[Dataset entries]
- - - -

**src/rtl/fetch_ctrl_if.sv**
```systemverilog
// Control bundle between fetch_ctrl and the PC loader / inst cache / IF_ID.
// The master side is the controller; the slave side is its environment.
interface fetch_ctrl_if #(
  parameter int unsigned CNT_W = 32
);
  logic             branchTaken;
  logic             hazardIn;
  logic             icacheValid;
  logic             lockerOut;
  logic             flushOut;
  logic             pcHold;
  logic             pcRedirect;
  logic             fetchCancel;
  logic [CNT_W-1:0] stallCnt;
  logic [CNT_W-1:0] flushCnt;

  modport master (
    input  branchTaken, hazardIn, icacheValid,
    output lockerOut, flushOut, pcHold, pcRedirect, fetchCancel, stallCnt, flushCnt
  );

  modport slave (
    output branchTaken, hazardIn, icacheValid,
    input  lockerOut, flushOut, pcHold, pcRedirect, fetchCancel, stallCnt, flushCnt
  );
endinterface

```
**src/rtl/fetch_ctrl.sv**
```systemverilog
// Fetch/decode boundary controller: arbitrates branch flush, load-use stall and
// inst-cache miss, drives IF_ID / PC loader controls and counts lost cycles.
module fetch_ctrl #(
  parameter int unsigned FLUSH_CYCLES = 2,
  parameter int unsigned CNT_W        = 32
) (
  input logic          clk,
  input logic          resetN,
  fetch_ctrl_if.master bus
);

  typedef enum logic [1:0] {StRun, StFlush, StMiss} state_e;

  localparam logic [3:0] FlushReload = 4'(FLUSH_CYCLES - 1);

  state_e           state_q, state_d;
  logic [3:0]       flush_left_q, flush_left_d;
  logic [CNT_W-1:0] stall_cnt_q, flush_cnt_q;
  logic             stall_inc, flush_inc;
  logic             locker, flush, hold, redirect, cancel;

  always_comb begin
    state_d      = state_q;
    flush_left_d = flush_left_q;
    locker       = 1'b0;
    flush        = 1'b0;
    hold         = 1'b0;
    redirect     = 1'b0;
    cancel       = 1'b0;
    stall_inc    = 1'b0;
    flush_inc    = 1'b0;
    unique case (state_q)
      StRun: begin
        if (bus.branchTaken) begin
          redirect  = 1'b1;
          flush     = 1'b1;
          flush_inc = 1'b1;
          if (FLUSH_CYCLES > 1) begin
            state_d      = StFlush;
            flush_left_d = FlushReload;
          end
        end else if (bus.hazardIn) begin
          hold      = 1'b1;
          stall_inc = 1'b1;
        end else if (!bus.icacheValid) begin
          hold      = 1'b1;
          flush     = 1'b1;
          stall_inc = 1'b1;
          state_d   = StMiss;
        end else begin
          locker = 1'b1;
        end
      end
      StFlush: begin
        // Hazard and miss are don't-care here: the fetched slots become bubbles.
        flush     = 1'b1;
        flush_inc = 1'b1;
        if (bus.branchTaken) begin
          redirect = 1'b1;
          if (FLUSH_CYCLES > 1) begin
            flush_left_d = FlushReload;
          end else begin
            state_d      = StRun;
            flush_left_d = 4'd0;
          end
        end else if (flush_left_q <= 4'd1) begin
          state_d      = StRun;
          flush_left_d = 4'd0;
        end else begin
          flush_left_d = flush_left_q - 4'd1;
        end
      end
      StMiss: begin
        if (bus.branchTaken) begin
          cancel    = 1'b1;
          redirect  = 1'b1;
          flush     = 1'b1;
          flush_inc = 1'b1;
          if (FLUSH_CYCLES > 1) begin
            state_d      = StFlush;
            flush_left_d = FlushReload;
          end else begin
            state_d = StRun;
          end
        end else if (bus.icacheValid && !bus.hazardIn) begin
          locker  = 1'b1;
          state_d = StRun;
        end else if (bus.icacheValid) begin
          // Hit arrives under a hazard: hold PC so the line is re-read next cycle.
          hold      = 1'b1;
          stall_inc = 1'b1;
          state_d   = StRun;
        end else begin
          hold      = 1'b1;
          flush     = 1'b1;
          stall_inc = 1'b1;
        end
      end
      default: begin
        state_d      = StRun;
        flush_left_d = 4'd0;
      end
    endcase
  end

  always_ff @(posedge clk or negedge resetN) begin
    if (!resetN) begin
      state_q      <= StRun;
      flush_left_q <= 4'd0;
      stall_cnt_q  <= '0;
      flush_cnt_q  <= '0;
    end else begin
      state_q      <= state_d;
      flush_left_q <= flush_left_d;
      if (stall_inc) stall_cnt_q <= stall_cnt_q + CNT_W'(1);
      if (flush_inc) flush_cnt_q <= flush_cnt_q + CNT_W'(1);
    end
  end

  // Reset overrides the decode so the pipeline sits on a held PC and a bubble.
  assign bus.lockerOut   = resetN & locker;
  assign bus.flushOut    = ~resetN | flush;
  assign bus.pcHold      = ~resetN | hold;
  assign bus.pcRedirect  = resetN & redirect;
  assign bus.fetchCancel = resetN & cancel;
  assign bus.stallCnt    = stall_cnt_q;
  assign bus.flushCnt    = flush_cnt_q;

endmodule

```
**src/flat_wrapper.sv**
```systemverilog
// flat-port wrapper written by rule: the top's interface ports become plain ports
module fetch_ctrl_flat 
#(
  parameter int unsigned FLUSH_CYCLES = 2,
  parameter int unsigned CNT_W        = 32
)
  (clk, resetN, bus_branchTaken, bus_hazardIn, bus_icacheValid, bus_lockerOut, bus_flushOut, bus_pcHold, bus_pcRedirect, bus_fetchCancel, bus_stallCnt, bus_flushCnt);
  fetch_ctrl_if #(.CNT_W(CNT_W)) bus_i ();
  input logic clk;
  input logic resetN;
  input wire logic [$bits(bus_i.branchTaken)-1:0] bus_branchTaken;
  input wire logic [$bits(bus_i.hazardIn)-1:0] bus_hazardIn;
  input wire logic [$bits(bus_i.icacheValid)-1:0] bus_icacheValid;
  output wire logic [$bits(bus_i.lockerOut)-1:0] bus_lockerOut;
  output wire logic [$bits(bus_i.flushOut)-1:0] bus_flushOut;
  output wire logic [$bits(bus_i.pcHold)-1:0] bus_pcHold;
  output wire logic [$bits(bus_i.pcRedirect)-1:0] bus_pcRedirect;
  output wire logic [$bits(bus_i.fetchCancel)-1:0] bus_fetchCancel;
  output wire logic [$bits(bus_i.stallCnt)-1:0] bus_stallCnt;
  output wire logic [$bits(bus_i.flushCnt)-1:0] bus_flushCnt;
  assign bus_i.branchTaken = bus_branchTaken;
  assign bus_i.hazardIn = bus_hazardIn;
  assign bus_i.icacheValid = bus_icacheValid;
  assign bus_lockerOut = bus_i.lockerOut;
  assign bus_flushOut = bus_i.flushOut;
  assign bus_pcHold = bus_i.pcHold;
  assign bus_pcRedirect = bus_i.pcRedirect;
  assign bus_fetchCancel = bus_i.fetchCancel;
  assign bus_stallCnt = bus_i.stallCnt;
  assign bus_flushCnt = bus_i.flushCnt;
  fetch_ctrl #(.FLUSH_CYCLES(FLUSH_CYCLES), .CNT_W(CNT_W)) u_core (.clk(clk), .resetN(resetN), .bus(bus_i));
endmodule
```
**config.mk**
```make
export PLATFORM = sky130hd
export DESIGN_NAME = fetch_ctrl_flat
export DESIGN_NICKNAME = d
export VERILOG_FILES = /design/src/rtl/fetch_ctrl_if.sv /design/src/rtl/fetch_ctrl.sv /design/src/flat_wrapper.sv
export SDC_FILE = /design/constraint.sdc
export NUM_CORES = 1
export LEC_CHECK = 0
export ABC_AREA = 1
export CAP_MARGIN = 20
export CORE_ASPECT_RATIO = 2
export CORE_UTILIZATION = 53
export DETAILED_ROUTE_END_ITERATION = 6
export PLACE_DENSITY = 0.91
export SYNTH_ARGS = -nofsm -noshare
export SYNTH_HDL_FRONTEND = slang
export SYNTH_SLANG_ARGS = --single-unit
```
**constraint.sdc**
```tcl
create_clock -name clk -period 1.9 [get_ports clk]
set_clock_uncertainty 0.1 [all_clocks]
set_input_delay 0.285 -clock clk [delete_from_list [all_inputs] [get_ports clk]]
set_output_delay 0.285 -clock clk [all_outputs]
set_load 0.01 [all_outputs]
```
==> metrics.md <==
| Metric | Value |
|---|---|
| Number of antenna diodes | 0 |
| Number of setup buffers added after CTS | 0 |
| Die height | 124 um |
| Reg-to-reg slack, setup | 0.17 ns |
| Routed vias | 3817 |
| Main combinational cell family by area after synthesis | simple AND/OR/NAND/NOR gates |
| Final design utilization | 72.5% |
| Worst vdd ir | 670 uV |
| Slew HR | 66.5% |
| Ports | 74 |
| I/O Buffers | 73 |
| Worst path slowest cell | clkdlybuf4s50_1 |
| Yosys reg bits | 70 |
| First-pass GRT wire length | 18200 um |
| PwrDens | 915 nW/um^2 |
| Layout Nets | 612 |
| Mux cell area share after synthesis | 0% |
| Initial DRC count | 303 |
| Largest net degree at the start of global routing | 38 |
| Vias per Instance | 5.45 |
| Mapped Cells | 495 |
| Hold Crit Class | in -> async |
| DRT Pass-1 Iters | 4 |
| Max-cap violations | 0 |
| Die W | 62.9 um |
| Worst setup SP type | flip-flop |
| Simple-Gate Fraction of Synth Area | 37.6% |
| Critical path arrival | 1.44 ns |
| Final WL | 11300 um |
| Clk buf depth | 2 |
| Share of the synthesized area in the top cell type | 44.6% |
| CTS Sinks | 70 |
| Crit path max fanout | 6 |
| Adder-cell share of the synthesized area | 1.27% |
| Synth Area in XOR/XNOR | 8.69% |
| Synth top area cells | dfrtp_1, nand2_1, inv_1 |
| Initial antenna violation count | 0 |
| Register-to-Register Path Depth | 7 |
| GP Congestion | 0.900 |
| Distinct cells, synth | 31 |
| Slew Limit Fails | 0 |
| Area Overhead vs Synth | 33.0% |
| Final Hold Viols | 0 |
| Register area share after synthesis | 44.6% |
| Reg clk slew, reported paths | 0.06 ns |
| Delay-heaviest family, CP | buffers and inverters |
| Skew-Pair Late Insertion Delay | 0.33 ns |
| Crit path buffers/inverters | 1 |
| Hold Worst Slack | 0.0226 ns |
| Area occupied by multi-input gates | 1960 um^2 |
| Initial Util | 54.5% |
| Critical Path, Cell by Cell | clkdlybuf4s50_1 |
| Leading cell type in the layout, fill and taps excluded | nand2_1 |
| Vias in the first global route | 3980 |
| Clk root buf | clkbuf_16 |
| Die area | 7780 um^2 |
| Most frequent cells in the layout | nand2_1, dfrtp_1, clkdlybuf4s50_1 |
| FF-to-FF End | u_core.bus.flushCnt[29]$_DFFE_PN0P_ |
| Layout cells sized above 1 | 13.8% |
| Min Tclk post-route | 1.83 ns |
| Synth Area in Compound Gates | 1.94% |
| CP Capture Type | primary output |
| Endpoints failing setup | 0 |
| Avg Synthesized Cell Area | 7.94 um^2 |
| Total grt overflow | 0 |
| Row count | 44 |
| Dpl hpwl | 8320 um |
| Leakage | 2.41 nW |
| Reg2reg start | u_core.bus.flushCnt[0]$_DFFE_PN0P_ |
| Worst Max-Slew Pin Slew | 0.502 ns |
| Post-Syn Area | 3930 um^2 |
| Drt drc | 0 |
| Syn nets | 504 |
| Fin crit share | 96.1% |
| Yosys warns | 0 |
| CTS H-tree lvls | 3 |
| Setup CP Type | reg -> out |
| Achievable clock frequency | 0.547 GHz |
| Drt wl/cell | 16.2 um |
| RSZ-0062 raised after global routing | no |
| Placeable Area | 7210 um^2 |
| Overall routing resource usage | 31.2% |
| FF/Latch Area | 1750 um^2 |
| WP data required | 1.51 ns |
| Antenna Nets Post-Route | 0 |
| Post-synth top area cell | dfrtp_1 |
| Inserted Clock Buffers | 9 |
| Outcome | complete, no violations |
| Worst path max stage delay | 0.60 ns |
| Fillers | 536 |
| CTS tree | done |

- - - -

▸ What you need to do
Would you output, from the records above, exactly the run of lines that starts at the line containing "by Cell | clkdlybuf4s50_1 |" and ends at the line containing "reg -> out |", and only that run?

▸ Your response
| Critical Path, Cell by Cell | clkdlybuf4s50_1 |
| Leading cell type in the layout, fill and taps excluded | nand2_1 |
| Vias in the first global route | 3980 |
| Clk root buf | clkbuf_16 |
| Die area | 7780 um^2 |
| Most frequent cells in the layout | nand2_1, dfrtp_1, clkdlybuf4s50_1 |
| FF-to-FF End | u_core.bus.flushCnt[29]$_DFFE_PN0P_ |
| Layout cells sized above 1 | 13.8% |
| Min Tclk post-route | 1.83 ns |
| Synth Area in Compound Gates | 1.94% |
| CP Capture Type | primary output |
| Endpoints failing setup | 0 |
| Avg Synthesized Cell Area | 7.94 um^2 |
| Total grt overflow | 0 |
| Row count | 44 |
| Dpl hpwl | 8320 um |
| Leakage | 2.41 nW |
| Reg2reg start | u_core.bus.flushCnt[0]$_DFFE_PN0P_ |
| Worst Max-Slew Pin Slew | 0.502 ns |
| Post-Syn Area | 3930 um^2 |
| Drt drc | 0 |
| Syn nets | 504 |
| Fin crit share | 96.1% |
| Yosys warns | 0 |
| CTS H-tree lvls | 3 |
| Setup CP Type | reg -> out |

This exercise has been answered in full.